## config.mk

```make
export PLATFORM = sky130hd
export DESIGN_NAME = pwdb_top
export DESIGN_NICKNAME = d
export VERILOG_FILES = /design/src/pwdb_pkg.sv /design/src/pwdb_top.sv
export SDC_FILE = /design/constraint.sdc
export NUM_CORES = 1
export LEC_CHECK = 0
export ABC_CLOCK_PERIOD_IN_PS = 6600
export BUFFER_PORTS_ARGS = -buffer_cell sky130_fd_sc_hd__buf_4
export CELL_PAD_IN_SITES_DETAIL_PLACEMENT = 1
export CELL_PAD_IN_SITES_GLOBAL_PLACEMENT = 1
export CORE_UTILIZATION = 30
export DETAILED_ROUTE_END_ITERATION = 8
export PLACE_DENSITY_LB_ADDON = 0.1
export SLEW_MARGIN = 40
export SYNTH_ARGS = -nofsm -noshare
export SYNTH_HDL_FRONTEND = slang
export SYNTH_SLANG_ARGS = --single-unit
```

## constraint.sdc

```tcl
create_clock -name sys_clk -period 6.6 [get_ports sys_clk]
set_input_delay 1.32 -clock sys_clk [delete_from_list [all_inputs] [get_ports sys_clk]]
set_output_delay 1.32 -clock sys_clk [all_outputs]
set_load 0.03 [all_outputs]
```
============================================================
■ Exercise brief ■
Please transcribe each of the entries, exactly as written.

■ Answer for the task ■
## config.mk

```make
export PLATFORM = sky130hd
export DESIGN_NAME = pwdb_top
export DESIGN_NICKNAME = d
export VERILOG_FILES = /design/src/pwdb_pkg.sv /design/src/pwdb_top.sv
export SDC_FILE = /design/constraint.sdc
export NUM_CORES = 1
export LEC_CHECK = 0
export ABC_CLOCK_PERIOD_IN_PS = 6600
export BUFFER_PORTS_ARGS = -buffer_cell sky130_fd_sc_hd__buf_4
export CELL_PAD_IN_SITES_DETAIL_PLACEMENT = 1
export CELL_PAD_IN_SITES_GLOBAL_PLACEMENT = 1
export CORE_UTILIZATION = 30
export DETAILED_ROUTE_END_ITERATION = 8
export PLACE_DENSITY_LB_ADDON = 0.1
export SLEW_MARGIN = 40
export SYNTH_ARGS = -nofsm -noshare
export SYNTH_HDL_FRONTEND = slang
export SYNTH_SLANG_ARGS = --single-unit
```

## constraint.sdc

```tcl
create_clock -name sys_clk -period 6.6 [get_ports sys_clk]
set_input_delay 1.32 -clock sys_clk [delete_from_list [all_inputs] [get_ports sys_clk]]
set_output_delay 1.32 -clock sys_clk [all_outputs]
set_load 0.03 [all_outputs]
```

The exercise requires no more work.